Dataset entries:

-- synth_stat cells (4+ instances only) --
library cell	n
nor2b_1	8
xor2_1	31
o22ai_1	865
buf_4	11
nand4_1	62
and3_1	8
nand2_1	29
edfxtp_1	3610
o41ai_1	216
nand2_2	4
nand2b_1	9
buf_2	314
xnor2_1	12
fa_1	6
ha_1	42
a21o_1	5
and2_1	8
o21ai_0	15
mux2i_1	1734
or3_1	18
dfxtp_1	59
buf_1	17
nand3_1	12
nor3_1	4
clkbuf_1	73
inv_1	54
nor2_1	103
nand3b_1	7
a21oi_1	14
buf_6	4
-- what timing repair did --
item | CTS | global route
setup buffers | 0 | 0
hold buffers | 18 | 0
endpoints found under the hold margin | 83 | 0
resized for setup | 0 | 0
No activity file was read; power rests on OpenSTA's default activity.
`src/rtl/bhtq_pkg.sv`:
```
// shared types and constants for the binary heap timer queue
package bhtq_pkg;

    localparam int QueueDepthDefault = 32;
    localparam int TimeWidthDefault  = 48;

    localparam int SlotWidth   = 5;
    localparam int HandleWidth = 16;
    localparam int DelayWidth  = 33;

    typedef enum logic [1:0] {
        CMD_ADD    = 2'd0,
        CMD_CANCEL = 2'd1,
        CMD_TICK   = 2'd2,
        CMD_NONE   = 2'd3
    } cmd_t;

    typedef enum logic [1:0] {
        KIND_ADD_ACK    = 2'd0,
        KIND_CANCEL_ACK = 2'd1,
        KIND_EXPIRED    = 2'd2,
        KIND_SUMMARY    = 2'd3
    } kind_t;

    typedef enum logic [1:0] {
        STAT_OK       = 2'd0,
        STAT_FULL     = 2'd1,
        STAT_NOT_USED = 2'd2
    } status_t;

    localparam logic [DelayWidth-1:0] DelayNone = '1;
    localparam logic [DelayWidth-1:0] DelayMax  = {1'b0, {(DelayWidth-1){1'b1}}};

endpackage

```
`src/rtl/binary_heap_timer_queue_unit.sv`:
```
// binary min-heap timer queue: heap entries and per-slot data in synchronous rams with registered reads
// add: claims a free slot and sifts the new entry up the heap; cancel: marks an in-use slot cancelled
// tick: advances time, pops each expired or cancelled top timer (reported if notify is set) with a
//   sift-down after each pop, then sends a summary item; output stalls hold the walk
// one item at a time: s_tready is high only while idle, so the heap walk sets the rate
// synchronous reset empties the heap, frees all slots and zeroes time; ram contents stay
module binary_heap_timer_queue_unit
    import bhtq_pkg::*;
#(
    parameter int QUEUE_DEPTH = QueueDepthDefault,
    parameter int TIME_WIDTH  = TimeWidthDefault
) (
    input  logic        aclk,
    input  logic        aresetn,
    input  logic        s_tvalid,
    output logic        s_tready,
    // command[1:0]
    input  logic [1:0]  s_tuser,
    // handle[15:0], timeout[47:16], notify[48], slot[53:49], elapsed[69:54], pad[71:70]
    input  logic [71:0] s_tdata,
    output logic        m_tvalid,
    input  logic        m_tready,
    // kind[1:0]
    output logic [1:0]  m_tuser,
    // slot_out[4:0], handle_out[20:5], status[22:21], next_delay[55:23]
    output logic [55:0] m_tdata,
    output logic        m_tlast
);
    localparam int AW = $clog2(QUEUE_DEPTH);
    localparam int CW = AW + 1;
    localparam int HW = TIME_WIDTH + AW;

    typedef enum logic [3:0] {
        ST_IDLE, ST_ADD, ST_UP_RD, ST_UP_CMP, ST_CAN,
        ST_TOP_RD, ST_TOP_SLOT, ST_TOP_CHK, ST_POP_RD, ST_POP_WR,
        ST_DN_RD, ST_DN_RD2, ST_DN_CMP, ST_SUM, ST_OUT
    } state_t;

    state_t state_reg;
    logic [CW-1:0] count_reg;
    logic [TIME_WIDTH-1:0] time_reg;
    logic [QUEUE_DEPTH-1:0] in_use_reg;
    logic [53:0] in_reg;
    logic [CW-1:0] k_reg;
    logic [HW-1:0] cur_reg, c1_reg;
    logic [CW-1:0] c1i_reg;
    logic [AW-1:0] slot_reg;
    logic [CW-1:0] nres_reg;
    logic out_valid_reg, out_last_reg, res_last_reg;
    logic [57:0] out_data_reg, res_data_reg;
    state_t ret_reg;

    // heap ram: {deadline, slot}, index k-1
    logic h_we;
    logic [AW-1:0] h_wa, h_ra;
    logic [HW-1:0] h_wd, h_rd;
    bhtq_ram #(.Width(HW), .Depth(QUEUE_DEPTH)) u_heap (
        .aclk, .wr_en(h_we), .wr_addr(h_wa), .wr_data(h_wd), .rd_addr(h_ra), .rd_data(h_rd)
    );
    // slot ram: {handle, notify, cancelled}
    logic p_we;
    logic [AW-1:0] p_wa, p_ra;
    logic [HandleWidth+1:0] p_wd, p_rd;
    bhtq_ram #(.Width(HandleWidth+2), .Depth(QUEUE_DEPTH)) u_slot (
        .aclk, .wr_en(p_we), .wr_addr(p_wa), .wr_data(p_wd), .rd_addr(p_ra), .rd_data(p_rd)
    );

    wire [15:0] f_hdl  = in_reg[15:0];
    wire [31:0] f_tmo  = in_reg[47:16];
    wire        f_ntf  = in_reg[48];
    wire [4:0]  f_slot = in_reg[53:49];

    logic [AW-1:0] free_slot;
    logic free_found;
    always_comb begin
        free_slot = '0;
        free_found = 1'b0;
        for (int i = QUEUE_DEPTH - 1; i >= 0; i--) begin
            if (!in_use_reg[i]) begin
                free_slot = AW'(i);
                free_found = 1'b1;
            end
        end
    end

    wire [TIME_WIDTH-1:0] h_dl  = h_rd[HW-1:AW];
    wire [AW-1:0]         h_sl  = h_rd[AW-1:0];
    wire [TIME_WIDTH-1:0] cur_dl = cur_reg[HW-1:AW];
    wire [CW:0] k2 = {k_reg, 1'b0};
    logic [TIME_WIDTH:0] dly_w;
    assign dly_w = {1'b0, h_dl} - {1'b0, time_reg};
    wire cancel_ok = ({27'd0, f_slot} < 32'(QUEUE_DEPTH)) && in_use_reg[AW'(f_slot)];

    function automatic logic [57:0] pack(kind_t k, logic [4:0] s, logic [15:0] h,
                                         status_t st, logic [DelayWidth-1:0] d);
        pack = {d, st, h, s, k};
    endfunction

    // ram ports: heap address is the 1-based index minus one; slot ram holds per-slot data
    always_comb begin
        h_we = 1'b0; h_wa = '0; h_wd = cur_reg; h_ra = '0;
        p_we = 1'b0; p_wa = free_slot; p_wd = {f_hdl, f_ntf, 1'b0}; p_ra = slot_reg;
        case (state_reg)
            ST_ADD: begin
                p_we = free_found && (count_reg < CW'(QUEUE_DEPTH));
            end
            ST_UP_RD: h_ra = AW'((k_reg >> 1) - 1'b1);
            ST_CAN: begin
                p_ra = AW'(f_slot);
            end
            ST_TOP_RD: h_ra = '0;
            ST_TOP_SLOT: p_ra = h_sl;
            ST_POP_RD: h_ra = AW'(count_reg - 1'b1);
            ST_DN_RD: h_ra = AW'(k2 - 1'b1);
            ST_DN_RD2: h_ra = AW'(k2);
            ST_SUM: h_ra = '0;
            default: ;
        endcase
        if (state_reg == ST_UP_CMP) begin
            h_we = 1'b1;
            h_wa = AW'(k_reg - 1'b1);
            h_wd = (k_reg > 1 && cur_dl < h_dl) ? h_rd : cur_reg;
        end
        if (state_reg == ST_DN_CMP) begin
            h_we = 1'b1;
            h_wa = AW'(k_reg - 1'b1);
            h_wd = (c1_reg[HW-1:AW] < cur_dl) ? c1_reg : cur_reg;
        end
        if (state_reg == ST_CAN && cancel_ok) begin
            // read-modify-write of the cancelled bit completes in ST_POP_WR
            p_ra = AW'(f_slot);
        end
        if (state_reg == ST_POP_WR && ret_reg == ST_CAN) begin
            p_we = 1'b1; p_wa = slot_reg; p_wd = {p_rd[HandleWidth+1:2], p_rd[1], 1'b1};
        end
    end

    always_ff @(posedge aclk) begin
        if (!aresetn) begin
            state_reg <= ST_IDLE;
            count_reg <= '0;
            time_reg <= '0;
            in_use_reg <= '0;
            out_valid_reg <= 1'b0;
            nres_reg <= '0;
        end else begin
            if (out_valid_reg && m_tready && state_reg != ST_OUT) out_valid_reg <= 1'b0;
            case (state_reg)
                ST_IDLE: begin
                    if (s_tvalid) begin
                        in_reg <= s_tdata[53:0];
                        nres_reg <= '0;
                        case (cmd_t'(s_tuser))
                            CMD_ADD:    state_reg <= ST_ADD;
                            CMD_CANCEL: state_reg <= ST_CAN;
                            CMD_TICK: begin
                                time_reg <= time_reg + TIME_WIDTH'(s_tdata[69:54]);
                                state_reg <= ST_TOP_RD;
                            end
                            default: state_reg <= ST_IDLE;
                        endcase
                    end
                end
                ST_ADD: begin
                    if (!free_found || count_reg >= CW'(QUEUE_DEPTH)) begin
                        res_data_reg <= pack(KIND_ADD_ACK, 5'd0, 16'd0, STAT_FULL, '0);
                        res_last_reg <= 1'b1;
                        state_reg <= ST_OUT;
                        ret_reg <= ST_IDLE;
                    end else begin
                        in_use_reg[free_slot] <= 1'b1;
                        slot_reg <= free_slot;
                        count_reg <= count_reg + 1'b1;
                        k_reg <= count_reg + 1'b1;
                        cur_reg <= {time_reg + TIME_WIDTH'(f_tmo), free_slot};
                        state_reg <= ST_UP_RD;
                    end
                end
                ST_UP_RD: state_reg <= ST_UP_CMP;
                ST_UP_CMP: begin
                    if (k_reg > 1 && cur_dl < h_dl) begin
                        k_reg <= k_reg >> 1;
                        state_reg <= ST_UP_RD;
                    end else begin
                        res_data_reg <= pack(KIND_ADD_ACK, 5'(slot_reg), 16'd0, STAT_OK, '0);
                        res_last_reg <= 1'b1;
                        state_reg <= ST_OUT;
                        ret_reg <= ST_IDLE;
                    end
                end
                ST_CAN: begin
                    res_last_reg <= 1'b1;
                    if (cancel_ok) begin
                        slot_reg <= AW'(f_slot);
                        res_data_reg <= pack(KIND_CANCEL_ACK, 5'd0, 16'd0, STAT_OK, '0);
                        ret_reg <= ST_CAN;
                        state_reg <= ST_POP_WR;
                    end else begin
                        res_data_reg <= pack(KIND_CANCEL_ACK, 5'd0, 16'd0, STAT_NOT_USED, '0);
                        ret_reg <= ST_IDLE;
                        state_reg <= ST_OUT;
                    end
                end
                ST_TOP_RD: begin
                    ret_reg <= ST_TOP_RD;
                    state_reg <= (count_reg == 0) ? ST_SUM : ST_TOP_SLOT;
                end
                ST_TOP_SLOT: begin
                    slot_reg <= h_sl;
                    cur_reg <= h_rd;
                    state_reg <= ST_TOP_CHK;
                end
                ST_TOP_CHK: begin
                    // p_rd holds the top slot's data
                    if (!p_rd[0] && cur_dl > time_reg) begin
                        state_reg <= ST_SUM;
                    end else begin
                        in_use_reg[slot_reg] <= 1'b0;
                        if (!p_rd[0] && p_rd[1] && nres_reg < CW'(QUEUE_DEPTH)) begin
                            res_data_reg <= pack(KIND_EXPIRED, 5'(slot_reg),
                                                 p_rd[HandleWidth+1:2], STAT_OK, '0);
                            res_last_reg <= 1'b0;
                            nres_reg <= nres_reg + 1'b1;
                            ret_reg <= ST_POP_RD;
                            state_reg <= ST_OUT;
                        end else begin
                            state_reg <= ST_POP_RD;
                        end
                    end
                end
                ST_POP_RD: begin
                    count_reg <= count_reg - 1'b1;
                    k_reg <= CW'(1);
                    state_reg <= ST_POP_WR;
                end
                ST_POP_WR: begin
                    if (ret_reg == ST_CAN) begin
                        ret_reg <= ST_IDLE;
                        state_reg <= ST_OUT;
                    end else begin
                        cur_reg <= h_rd;
                        state_reg <= ST_DN_RD;
                    end
                end
                ST_DN_RD: begin
                    if (k2 > {1'b0, count_reg}) begin
                        // no child: place element at k
                        c1_reg <= cur_reg;
                        state_reg <= ST_DN_CMP;
                    end else begin
                        state_reg <= ST_DN_RD2;
                    end
                end
                ST_DN_RD2: begin
                    c1_reg <= h_rd;
                    c1i_reg <= CW'(k2);
                    state_reg <= ST_DN_CMP;
                end
                ST_DN_CMP: begin
                    if (k2 < {1'b0, count_reg} && c1_reg != cur_reg
                        && h_dl < c1_reg[HW-1:AW] && c1i_reg == CW'(k2)) begin
                        // right child smaller: retry compare with it
                        c1_reg <= h_rd;
                        c1i_reg <= CW'(k2 + 1'b1);
                        state_reg <= ST_DN_CMP;
                    end else if (c1_reg != cur_reg && c1_reg[HW-1:AW] < cur_dl) begin
                        k_reg <= c1i_reg;
                        state_reg <= ST_DN_RD;
                    end else begin
                        state_reg <= ST_TOP_RD;
                    end
                end
                ST_SUM: begin
                    if (ret_reg == ST_TOP_RD) begin
                        ret_reg <= ST_SUM;
                    end else begin
                        res_last_reg <= 1'b1;
                        if (count_reg == 0)
                            res_data_reg <= pack(KIND_SUMMARY, 5'd0, 16'd0, STAT_OK, DelayNone);
                        else if (h_dl <= time_reg)
                            res_data_reg <= pack(KIND_SUMMARY, 5'd0, 16'd0, STAT_OK, '0);
                        else if (dly_w > (TIME_WIDTH+1)'(DelayMax))
                            res_data_reg <= pack(KIND_SUMMARY, 5'd0, 16'd0, STAT_OK, DelayMax);
                        else
                            res_data_reg <= pack(KIND_SUMMARY, 5'd0, 16'd0, STAT_OK,
                                                 DelayWidth'(dly_w));
                        ret_reg <= ST_IDLE;
                        state_reg <= ST_OUT;
                    end
                end
                ST_OUT: begin
                    // the item moves to the output register once it is free
                    if (!out_valid_reg || m_tready) begin
                        out_valid_reg <= 1'b1;
                        out_data_reg <= res_data_reg;
                        out_last_reg <= res_last_reg;
                        state_reg <= ret_reg;
                    end
                end
                default: state_reg <= ST_IDLE;
            endcase
        end
    end

    assign s_tready = (state_reg == ST_IDLE);
    assign m_tvalid = out_valid_reg;
    assign m_tuser  = out_data_reg[1:0];
    assign m_tdata  = out_data_reg[57:2];
    assign m_tlast  = out_last_reg;

`ifndef SYNTHESIS
    a_count: assert property (@(posedge aclk) disable iff (!aresetn)
        count_reg <= CW'(QUEUE_DEPTH)) else $error("heap count overflow");
    a_busy: assert property (@(posedge aclk) disable iff (!aresetn)
        (s_tvalid && s_tready && s_tuser != CMD_NONE) |=> !s_tready)
        else $error("accepted while busy");
    a_hold: assert property (@(posedge aclk) disable iff (!aresetn)
        (m_tvalid && !m_tready) |=> m_tvalid && $stable(m_tdata) && $stable(m_tuser)
        && $stable(m_tlast)) else $error("result dropped");
`endif
endmodule

```
`src/rtl/bhtq_ram.sv`:
```
// generic single-port-write, single-read synchronous ram
module bhtq_ram #(
    parameter int Width = 8,
    parameter int Depth = 32
) (
    input  logic                     aclk,
    input  logic                     wr_en,
    input  logic [$clog2(Depth)-1:0] wr_addr,
    input  logic [Width-1:0]         wr_data,
    input  logic [$clog2(Depth)-1:0] rd_addr,
    output logic [Width-1:0]         rd_data
);
    logic [Width-1:0] mem [Depth];

    always_ff @(posedge aclk) begin
        if (wr_en) begin
            mem[wr_addr] <= wr_data;
        end
        rd_data <= mem[rd_addr];
    end
endmodule
```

» Your instructions
Your task is to find every line above containing the word "with" and copy it.

» Answer to the problem
// binary min-heap timer queue: heap entries and per-slot data in synchronous rams with registered reads
// tick: advances time, pops each expired or cancelled top timer (reported if notify is set) with a
                        // right child smaller: retry compare with it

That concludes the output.